Curso · lección 6 de 7 · 6 min

El simulacro: medir como el día D

Hacer simulacros comparables entre sí y leer la curva de tu nota.

Un simulacro solo vale si se parece al examen. Eso significa cuatro cosas, y las cuatro importan:

  1. El número de preguntas y el tiempo de tu convocatoria, no los que te vengan bien hoy.
  2. Corrección al final, no pregunta a pregunta. Saber el resultado al momento cambia cómo respondes las siguientes.
  3. Sin pausa. En modo examen el reloj no se para, igual que en el aula.
  4. Con las preguntas de reserva, si tu convocatoria las tiene, para que el cansancio del final sea el mismo.

Cada cuánto

Uno a la semana en los tres meses previos es un ritmo razonable.

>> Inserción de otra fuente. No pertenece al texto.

Background: an optimization exercise with open tools, aiming at small area. Do not read the settings as production practice. In this exercise RTL edits were held to simulation tests only and were not proved equivalent to the original. Power figures rest on the tool's default switching activity, not on a simulated workload.

**flow/design.v**
```verilog
module kachel_chanmap (
    input  wire [7:0] ch,
    output reg  [4:0] pos,
    output reg  [7:0] mask
);
  always @(*) begin
    case (ch)
      8'd0  : begin pos = 5'd0 ; mask = 8'h01; end
      8'd1  : begin pos = 5'd0 ; mask = 8'h04; end
      8'd2  : begin pos = 5'd0 ; mask = 8'h20; end
      8'd3  : begin pos = 5'd1 ; mask = 8'h01; end
      8'd4  : begin pos = 5'd1 ; mask = 8'h04; end
      8'd5  : begin pos = 5'd1 ; mask = 8'h20; end
      8'd6  : begin pos = 5'd2 ; mask = 8'h01; end
      8'd7  : begin pos = 5'd2 ; mask = 8'h04; end
      8'd8  : begin pos = 5'd2 ; mask = 8'h20; end
      8'd9  : begin pos = 5'd3 ; mask = 8'h01; end
      8'd10 : begin pos = 5'd3 ; mask = 8'h04; end
      8'd11 : begin pos = 5'd3 ; mask = 8'h20; end
      8'd12 : begin pos = 5'd4 ; mask = 8'h01; end
      8'd13 : begin pos = 5'd4 ; mask = 8'h04; end
      8'd14 : begin pos = 5'd4 ; mask = 8'h20; end
      8'd15 : begin pos = 5'd5 ; mask = 8'h01; end
      8'd16 : begin pos = 5'd5 ; mask = 8'h04; end
      8'd17 : begin pos = 5'd5 ; mask = 8'h20; end
      8'd18 : begin pos = 5'd6 ; mask = 8'h01; end
      8'd19 : begin pos = 5'd6 ; mask = 8'h04; end
      8'd20 : begin pos = 5'd6 ; mask = 8'h20; end
      8'd21 : begin pos = 5'd7 ; mask = 8'h01; end
      8'd22 : begin pos = 5'd7 ; mask = 8'h04; end
      8'd23 : begin pos = 5'd7 ; mask = 8'h20; end
      8'd24 : begin pos = 5'd15; mask = 8'h01; end
      8'd25 : begin pos = 5'd15; mask = 8'h04; end
      8'd26 : begin pos = 5'd15; mask = 8'h20; end
      8'd27 : begin pos = 5'd14; mask = 8'h01; end
      8'd28 : begin pos = 5'd14; mask = 8'h04; end
      8'd29 : begin pos = 5'd14; mask = 8'h20; end
      8'd30 : begin pos = 5'd13; mask = 8'h01; end
      8'd31 : begin pos = 5'd13; mask = 8'h04; end
      8'd32 : begin pos = 5'd13; mask = 8'h20; end
      8'd33 : begin pos = 5'd12; mask = 8'h01; end
      8'd34 : begin pos = 5'd12; mask = 8'h04; end
      8'd35 : begin pos = 5'd12; mask = 8'h20; end
      8'd36 : begin pos = 5'd11; mask = 8'h01; end
      8'd37 : begin pos = 5'd11; mask = 8'h04; end
      8'd38 : begin pos = 5'd11; mask = 8'h20; end
      8'd39 : begin pos = 5'd10; mask = 8'h01; end
      8'd40 : begin pos = 5'd10; mask = 8'h04; end
      8'd41 : begin pos = 5'd10; mask = 8'h20; end
      8'd42 : begin pos = 5'd9 ; mask = 8'h01; end
      8'd43 : begin pos = 5'd9 ; mask = 8'h04; end
      8'd44 : begin pos = 5'd9 ; mask = 8'h20; end
      8'd45 : begin pos = 5'd8 ; mask = 8'h01; end
      8'd46 : begin pos = 5'd8 ; mask = 8'h04; end
      8'd47 : begin pos = 5'd8 ; mask = 8'h20; end
      8'd48 : begin pos = 5'd16; mask = 8'h01; end
      8'd49 : begin pos = 5'd16; mask = 8'h04; end
      8'd50 : begin pos = 5'd16; mask = 8'h20; end
      8'd51 : begin pos = 5'd17; mask = 8'h01; end
      8'd52 : begin pos = 5'd17; mask = 8'h04; end
      8'd53 : begin pos = 5'd17; mask = 8'h20; end
      8'd54 : begin pos = 5'd18; mask = 8'h01; end
      8'd55 : begin pos = 5'd18; mask = 8'h04; end
      8'd56 : begin pos = 5'd18; mask = 8'h20; end
      8'd57 : begin pos = 5'd19; mask = 8'h01; end
      8'd58 : begin pos = 5'd19; mask = 8'h04; end
      8'd59 : begin pos = 5'd19; mask = 8'h20; end
      8'd60 : begin pos = 5'd20; mask = 8'h01; end
      8'd61 : begin pos = 5'd20; mask = 8'h04; end
      8'd62 : begin pos = 5'd20; mask = 8'h20; end
      8'd63 : begin pos = 5'd21; mask = 8'h01; end
      8'd64 : begin pos = 5'd21; mask = 8'h04; end
      8'd65 : begin pos = 5'd21; mask = 8'h20; end
      8'd66 : begin pos = 5'd22; mask = 8'h01; end
      8'd67 : begin pos = 5'd22; mask = 8'h04; end
      8'd68 : begin pos = 5'd22; mask = 8'h20; end
      8'd69 : begin pos = 5'd23; mask = 8'h01; end
      8'd70 : begin pos = 5'd23; mask = 8'h04; end
      8'd71 : begin pos = 5'd23; mask = 8'h20; end
      8'd72 : begin pos = 5'd31; mask = 8'h01; end
      8'd73 : begin pos = 5'd31; mask = 8'h04; end
      8'd74 : begin pos = 5'd31; mask = 8'h20; end
      8'd75 : begin pos = 5'd30; mask = 8'h01; end
      8'd76 : begin pos = 5'd30; mask = 8'h04; end
      8'd77 : begin pos = 5'd30; mask = 8'h20; end
      8'd78 : begin pos = 5'd29; mask = 8'h01; end
      8'd79 : begin pos = 5'd29; mask = 8'h04; end
      8'd80 : begin pos = 5'd29; mask = 8'h20; end
      8'd81 : begin pos = 5'd28; mask = 8'h01; end
      8'd82 : begin pos = 5'd28; mask = 8'h04; end
      8'd83 : begin pos = 5'd28; mask = 8'h20; end
      8'd84 : begin pos = 5'd27; mask = 8'h01; end
      8'd85 : begin pos = 5'd27; mask = 8'h04; end
      8'd86 : begin pos = 5'd27; mask = 8'h20; end
      8'd87 : begin pos = 5'd26; mask = 8'h01; end
      8'd88 : begin pos = 5'd26; mask = 8'h04; end
      8'd89 : begin pos = 5'd26; mask = 8'h20; end
      8'd90 : begin pos = 5'd25; mask = 8'h01; end
      8'd91 : begin pos = 5'd25; mask = 8'h04; end
      8'd92 : begin pos = 5'd25; mask = 8'h20; end
      8'd93 : begin pos = 5'd24; mask = 8'h01; end
      8'd94 : begin pos = 5'd24; mask = 8'h04; end
      8'd95 : begin pos = 5'd24; mask = 8'h20; end
      8'd96 : begin pos = 5'd0 ; mask = 8'h02; end
      8'd97 : begin pos = 5'd0 ; mask = 8'h10; end
      8'd98 : begin pos = 5'd0 ; mask = 8'h40; end
      8'd99 : begin pos = 5'd1 ; mask = 8'h02; end
      8'd100: begin pos = 5'd1 ; mask = 8'h10; end
      8'd101: begin pos = 5'd1 ; mask = 8'h40; end
      8'd102: begin pos = 5'd2 ; mask = 8'h02; end
      8'd103: begin pos = 5'd2 ; mask = 8'h10; end
      8'd104: begin pos = 5'd2 ; mask = 8'h40; end
      8'd105: begin pos = 5'd3 ; mask = 8'h02; end
      8'd106: begin pos = 5'd3 ; mask = 8'h10; end
      8'd107: begin pos = 5'd3 ; mask = 8'h40; end
      8'd108: begin pos = 5'd4 ; mask = 8'h02; end
      8'd109: begin pos = 5'd4 ; mask = 8'h10; end
      8'd110: begin pos = 5'd4 ; mask = 8'h40; end
      8'd111: begin pos = 5'd5 ; mask = 8'h02; end
      8'd112: begin pos = 5'd5 ; mask = 8'h10; end
      8'd113: begin pos = 5'd5 ; mask = 8'h40; end
      8'd114: begin pos = 5'd6 ; mask = 8'h02; end
      8'd115: begin pos = 5'd6 ; mask = 8'h10; end
      8'd116: begin pos = 5'd6 ; mask = 8'h40; end
      8'd117: begin pos = 5'd7 ; mask = 8'h02; end
      8'd118: begin pos = 5'd7 ; mask = 8'h10; end
      8'd119: begin pos = 5'd7 ; mask = 8'h40; end
      8'd120: begin pos = 5'd15; mask = 8'h02; end
      8'd121: begin pos = 5'd15; mask = 8'h10; end
      8'd122: begin pos = 5'd15; mask = 8'h40; end
      8'd123: begin pos = 5'd14; mask = 8'h02; end
      8'd124: begin pos = 5'd14; mask = 8'h10; end
      8'd125: begin pos = 5'd14; mask = 8'h40; end
      8'd126: begin pos = 5'd13; mask = 8'h02; end
      8'd127: begin pos = 5'd13; mask = 8'h10; end
      8'd128: begin pos = 5'd13; mask = 8'h40; end
      8'd129: begin pos = 5'd12; mask = 8'h02; end
      8'd130: begin pos = 5'd12; mask = 8'h10; end
      8'd131: begin pos = 5'd12; mask = 8'h40; end
      8'd132: begin pos = 5'd11; mask = 8'h02; end
      8'd133: begin pos = 5'd11; mask = 8'h10; end
      8'd134: begin pos = 5'd11; mask = 8'h40; end
      8'd135: begin pos = 5'd10; mask = 8'h02; end
      8'd136: begin pos = 5'd10; mask = 8'h10; end
      8'd137: begin pos = 5'd10; mask = 8'h40; end
      8'd138: begin pos = 5'd9 ; mask = 8'h02; end
      8'd139: begin pos = 5'd9 ; mask = 8'h10; end
      8'd140: begin pos = 5'd9 ; mask = 8'h40; end
      8'd141: begin pos = 5'd8 ; mask = 8'h02; end
      8'd142: begin pos = 5'd8 ; mask = 8'h10; end
      8'd143: begin pos = 5'd8 ; mask = 8'h40; end
      8'd144: begin pos = 5'd16; mask = 8'h02; end
      8'd145: begin pos = 5'd16; mask = 8'h10; end
      8'd146: begin pos = 5'd16; mask = 8'h40; end
      8'd147: begin pos = 5'd17; mask = 8'h02; end
      8'd148: begin pos = 5'd17; mask = 8'h10; end
      8'd149: begin pos = 5'd17; mask = 8'h40; end
      8'd150: begin pos = 5'd18; mask = 8'h02; end
      8'd151: begin pos = 5'd18; mask = 8'h10; end
      8'd152: begin pos = 5'd18; mask = 8'h40; end
      8'd153: begin pos = 5'd19; mask = 8'h02; end
      8'd154: begin pos = 5'd19; mask = 8'h10; end
      8'd155: begin pos = 5'd19; mask = 8'h40; end
      8'd156: begin pos = 5'd20; mask = 8'h02; end
      8'd157: begin pos = 5'd20; mask = 8'h10; end
      8'd158: begin pos = 5'd20; mask = 8'h40; end
      8'd159: begin pos = 5'd21; mask = 8'h02; end
      8'd160: begin pos = 5'd21; mask = 8'h10; end
      8'd161: begin pos = 5'd21; mask = 8'h40; end
      8'd162: begin pos = 5'd22; mask = 8'h02; end
      8'd163: begin pos = 5'd22; mask = 8'h10; end
      8'd164: begin pos = 5'd22; mask = 8'h40; end
      8'd165: begin pos = 5'd23; mask = 8'h02; end
      8'd166: begin pos = 5'd23; mask = 8'h10; end
      8'd167: begin pos = 5'd23; mask = 8'h40; end
      8'd168: begin pos = 5'd31; mask = 8'h02; end
      8'd169: begin pos = 5'd31; mask = 8'h10; end
      8'd170: begin pos = 5'd31; mask = 8'h40; end
      8'd171: begin pos = 5'd30; mask = 8'h02; end
      8'd172: begin pos = 5'd30; mask = 8'h10; end
      8'd173: begin pos = 5'd30; mask = 8'h40; end
      8'd174: begin pos = 5'd29; mask = 8'h02; end
      8'd175: begin pos = 5'd29; mask = 8'h10; end
      8'd176: begin pos = 5'd29; mask = 8'h40; end
      8'd177: begin pos = 5'd28; mask = 8'h02; end
      8'd178: begin pos = 5'd28; mask = 8'h10; end
      8'd179: begin pos = 5'd28; mask = 8'h40; end
      8'd180: begin pos = 5'd27; mask = 8'h02; end
      8'd181: begin pos = 5'd27; mask = 8'h10; end
      8'd182: begin pos = 5'd27; mask = 8'h40; end
      8'd183: begin pos = 5'd26; mask = 8'h02; end
      8'd184: begin pos = 5'd26; mask = 8'h10; end
      8'd185: begin pos = 5'd26; mask = 8'h40; end
      8'd186: begin pos = 5'd25; mask = 8'h02; end
      8'd187: begin pos = 5'd25; mask = 8'h10; end
      8'd188: begin pos = 5'd25; mask = 8'h40; end
      8'd189: begin pos = 5'd24; mask = 8'h02; end
      8'd190: begin pos = 5'd24; mask = 8'h10; end
      8'd191: begin pos = 5'd24; mask = 8'h40; end
      default: begin pos = 5'd0; mask = 8'h00; end
    endcase
  end
endmodule
module kachel_planebuf (
    input  wire       clk,
    input  wire       rst,
    input  wire       we,
    input  wire [8:0] waddr,
    input  wire [7:0] wdata,
    input  wire [8:0] raddr_a,
    output wire [7:0] rdata_a,
    input  wire [8:0] raddr_b,
    output wire [7:0] rdata_b
);
  reg [4095:0] mem_q;
  genvar i;
  generate
    for (i = 0; i < 512; i = i + 1) begin : g_byte
      always @(posedge clk) begin
        if (rst)
          mem_q[i*8 +: 8] <= 8'h00;
        else if (we && waddr == i)
          mem_q[i*8 +: 8] <= wdata;
      end
    end
  endgenerate
  assign rdata_a = mem_q[raddr_a*8 +: 8];
  assign rdata_b = mem_q[raddr_b*8 +: 8];
endmodule
module kachel_core (
    input  wire       clk,
    input  wire       rst,         
    input  wire       tick,        
    input  wire       latch_in,    
    input  wire       ser_done,    
    input  wire [7:0] ser_data,    
    output reg  [7:0] drv_data,    
    output reg        drv_clk,     
    output reg        drv_lat,     
    output reg        drv_blank,   
    output reg        front_sel,   
    output reg  [2:0] bam_step     
);
  localparam [11:0] P0    = 12'd16;   
  localparam [5:0]  T_CLR = 6'd4;      
  localparam [2:0] S_CLR1  = 3'd0,    
                   S_ZERO  = 3'd1,    
                   S_CLR2  = 3'd2,    
                   S_CLAT  = 3'd3,    
                   S_CLR3  = 3'd4,    
                   S_IDLE  = 3'd5,    
                   S_LATW  = 3'd6,    
                   S_SHIFT = 3'd7;    
  localparam [1:0] C_TEST = 2'd0, C_ASM = 2'd1, C_INC = 2'd2, C_CLR = 2'd3;
  reg  [2:0]  seq_state;
  reg  [5:0]  seq_cnt;
  reg         tx_buf;
  reg  [2:0]  tx_plane;
  reg         gie;
  reg         tmr_run, tmr_pend;
  reg  [11:0] tmr_cnt, tmr_reload;
  reg         latch_s, lat_pend;
  reg         ser_flag;
  reg  [7:0]  ser_byte;
  reg         ser_ie, cmd_second;
  reg  [7:0]  rx_byte, rx_count;
  reg         rx_valid;
  reg  [1:0]  c_phase;
  reg  [7:0]  c_val, c_ch;
  reg  [2:0]  c_plane;
  wire tx_idle    = (seq_state == S_IDLE);
  wire svc_timer  = gie && tmr_pend && tx_idle;
  wire svc_latch  = gie && lat_pend && !svc_timer;
  wire svc_serial = gie && ser_ie && ser_flag && !svc_timer && !svc_latch;
  wire resync     = svc_serial && cmd_second;
  wire boot_done  = (seq_state == S_CLR3) && (seq_cnt == T_CLR - 6'd1);
  wire [4:0] map_pos;
  wire [7:0] map_mask;
  kachel_chanmap u_map (.ch(c_ch), .pos(map_pos), .mask(map_mask));
  wire [8:0] tx_addr  = {tx_buf, tx_plane, seq_cnt[5:1]};
  wire [8:0] asm_addr = {~front_sel, c_plane, map_pos};
  wire [7:0] tx_rdata, asm_rdata;
  wire       asm_we   = (c_phase == C_ASM);
  wire [7:0] asm_wdata = c_val[c_plane] ? (asm_rdata | map_mask)
                                        : (asm_rdata & ~map_mask);
  kachel_planebuf u_buf (
      .clk(clk), .rst(rst),
      .we(asm_we), .waddr(asm_addr), .wdata(asm_wdata),
      .raddr_a(tx_addr), .rdata_a(tx_rdata),
      .raddr_b(asm_addr), .rdata_b(asm_rdata)
  );
  always @(posedge clk) begin
    if (rst) begin
      seq_state <= S_CLR1;
      seq_cnt   <= 6'd0;
      tx_buf    <= 1'b0;
      tx_plane  <= 3'd0;
      gie       <= 1'b0;
      drv_data  <= 8'h00;
      drv_clk   <= 1'b0;
      drv_lat   <= 1'b0;
      drv_blank <= 1'b1;
    end else begin
      case (seq_state)
        S_CLR1: begin
          seq_cnt <= seq_cnt + 6'd1;
          if (seq_cnt == T_CLR - 6'd1) begin
            seq_cnt   <= 6'd0;
            seq_state <= S_ZERO;
          end
        end
        S_ZERO: begin
          drv_data <= 8'h00;
          drv_clk  <= seq_cnt[0];
          seq_cnt  <= seq_cnt + 6'd1;
          if (seq_cnt == 6'd63) begin
            seq_cnt   <= 6'd0;
            seq_state <= S_CLR2;
          end
        end
        S_CLR2: begin
          drv_clk <= 1'b0;
          seq_cnt <= seq_cnt + 6'd1;
          if (seq_cnt == T_CLR - 6'd1) begin
            seq_cnt   <= 6'd0;
            seq_state <= S_CLAT;
          end
        end
        S_CLAT: begin
          drv_lat   <= 1'b1;
          seq_state <= S_CLR3;
        end
        S_CLR3: begin
          drv_lat <= 1'b0;
          seq_cnt <= seq_cnt + 6'd1;
          if (boot_done) begin
            seq_cnt   <= 6'd0;
            drv_blank <= 1'b0;
            gie       <= 1'b1;
            seq_state <= S_IDLE;
          end
        end
        S_IDLE: begin
          drv_clk <= 1'b0;
          if (svc_timer) begin
            drv_lat   <= 1'b1;               
            tx_buf    <= front_sel;
            tx_plane  <= bam_step + 3'd1;
            seq_state <= S_LATW;
          end
        end
        S_LATW: begin
          drv_lat   <= 1'b0;
          seq_cnt   <= 6'd0;
          seq_state <= S_SHIFT;
        end
        S_SHIFT: begin
          if (!seq_cnt[0]) begin
            drv_data <= tx_rdata;
            drv_clk  <= 1'b0;
          end else begin
            drv_clk  <= 1'b1;
          end
          seq_cnt <= seq_cnt + 6'd1;
          if (seq_cnt == 6'd63)
            seq_state <= S_IDLE;
        end
      endcase
    end
  end
  reg        run_n, pend_n;
  reg [11:0] cnt_n, reload_n;
  reg [2:0]  step_n;
  always @(*) begin
    run_n    = tmr_run;
    pend_n   = tmr_pend;
    cnt_n    = tmr_cnt;
    reload_n = tmr_reload;
    step_n   = bam_step;
    if (svc_timer) begin
      pend_n   = 1'b0;
      reload_n = P0 << bam_step;
      cnt_n    = reload_n;
      step_n   = bam_step + 3'd1;
      run_n    = 1'b1;
    end else if (resync) begin
      step_n   = 3'd0;
      reload_n = P0;
      cnt_n    = P0;
      run_n    = 1'b1;
    end
    if (boot_done)
      run_n = 1'b1;
    if (tick && run_n) begin
      if (cnt_n <= 12'd1) begin
        cnt_n  = reload_n;
        pend_n = 1'b1;
      end else begin
        cnt_n  = cnt_n - 12'd1;
      end
    end
  end
  always @(posedge clk) begin
    if (rst) begin
      tmr_run    <= 1'b0;
      tmr_pend   <= 1'b0;
      tmr_cnt    <= P0;
      tmr_reload <= P0;
      bam_step   <= 3'd0;
    end else begin
      tmr_run    <= run_n;
      tmr_pend   <= pend_n;
      tmr_cnt    <= cnt_n;
      tmr_reload <= reload_n;
      bam_step   <= step_n;
    end
  end
  always @(posedge clk) begin
    if (rst) begin
      latch_s    <= latch_in;
      lat_pend   <= 1'b0;
      ser_flag   <= 1'b0;
      ser_byte   <= 8'h00;
      ser_ie     <= 1'b0;
      cmd_second <= 1'b0;
      rx_byte    <= 8'h00;
      rx_count   <= 8'd0;
      rx_valid   <= 1'b0;
      c_phase    <= C_TEST;
      c_val      <= 8'h00;
      c_ch       <= 8'd0;
      c_plane    <= 3'd0;
      front_sel  <= 1'b0;
    end else begin
      if (svc_latch) begin
        lat_pend <= 1'b0;
        if (latch_s) begin
          if (ser_flag) begin
            rx_byte  <= ser_byte;
            ser_flag <= 1'b0;
            rx_valid <= 1'b1;
          end
          ser_ie <= 1'b1;
        end else begin
          ser_ie     <= 1'b0;
          cmd_second <= 1'b0;
        end
      end
      if (svc_serial) begin
        ser_flag   <= 1'b0;
        rx_byte    <= 8'h00;
        rx_count   <= 8'd0;
        rx_valid   <= 1'b0;
        cmd_second <= 1'b1;
      end
      latch_s <= latch_in;
      if (latch_in != latch_s)
        lat_pend <= 1'b1;
      if (ser_done) begin
        ser_byte <= ser_data;
        ser_flag <= 1'b1;
      end
      if (gie) begin
        case (c_phase)
          C_TEST: begin
            if (rx_valid) begin
              if (rx_count < 8'd192) begin
                c_val   <= rx_byte;
                c_ch    <= rx_count;
                c_plane <= 3'd0;
                c_phase <= C_ASM;
              end else begin
                front_sel <= ~front_sel;
                rx_count  <= 8'd0;
              end
            end
          end
          C_ASM: begin
            c_plane <= c_plane + 3'd1;
            if (c_plane == 3'd7)
              c_phase <= C_INC;
          end
          C_INC: begin
            rx_count <= (svc_serial ? 8'd0 : rx_count) + 8'd1;
            c_phase  <= C_CLR;
          end
          C_CLR: begin
            rx_valid <= 1'b0;
            c_phase  <= C_TEST;
          end
        endcase
      end
    end
  end
endmodule
```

Más a menudo no da tiempo a corregir lo que el simulacro te enseña, que es justo para lo que sirve.

Lo que hay que mirar después

No la nota: la curva. En Progreso ves tus simulacros en orden y la media de los tres últimos. Una nota suelta oscila mucho; tres seguidas ya dicen la verdad.

Y sobre todo, revísalo entero. Un simulacro sin revisar es un rato perdido con cronómetro: la mitad de lo que se aprende está en las preguntas que acertaste dudando.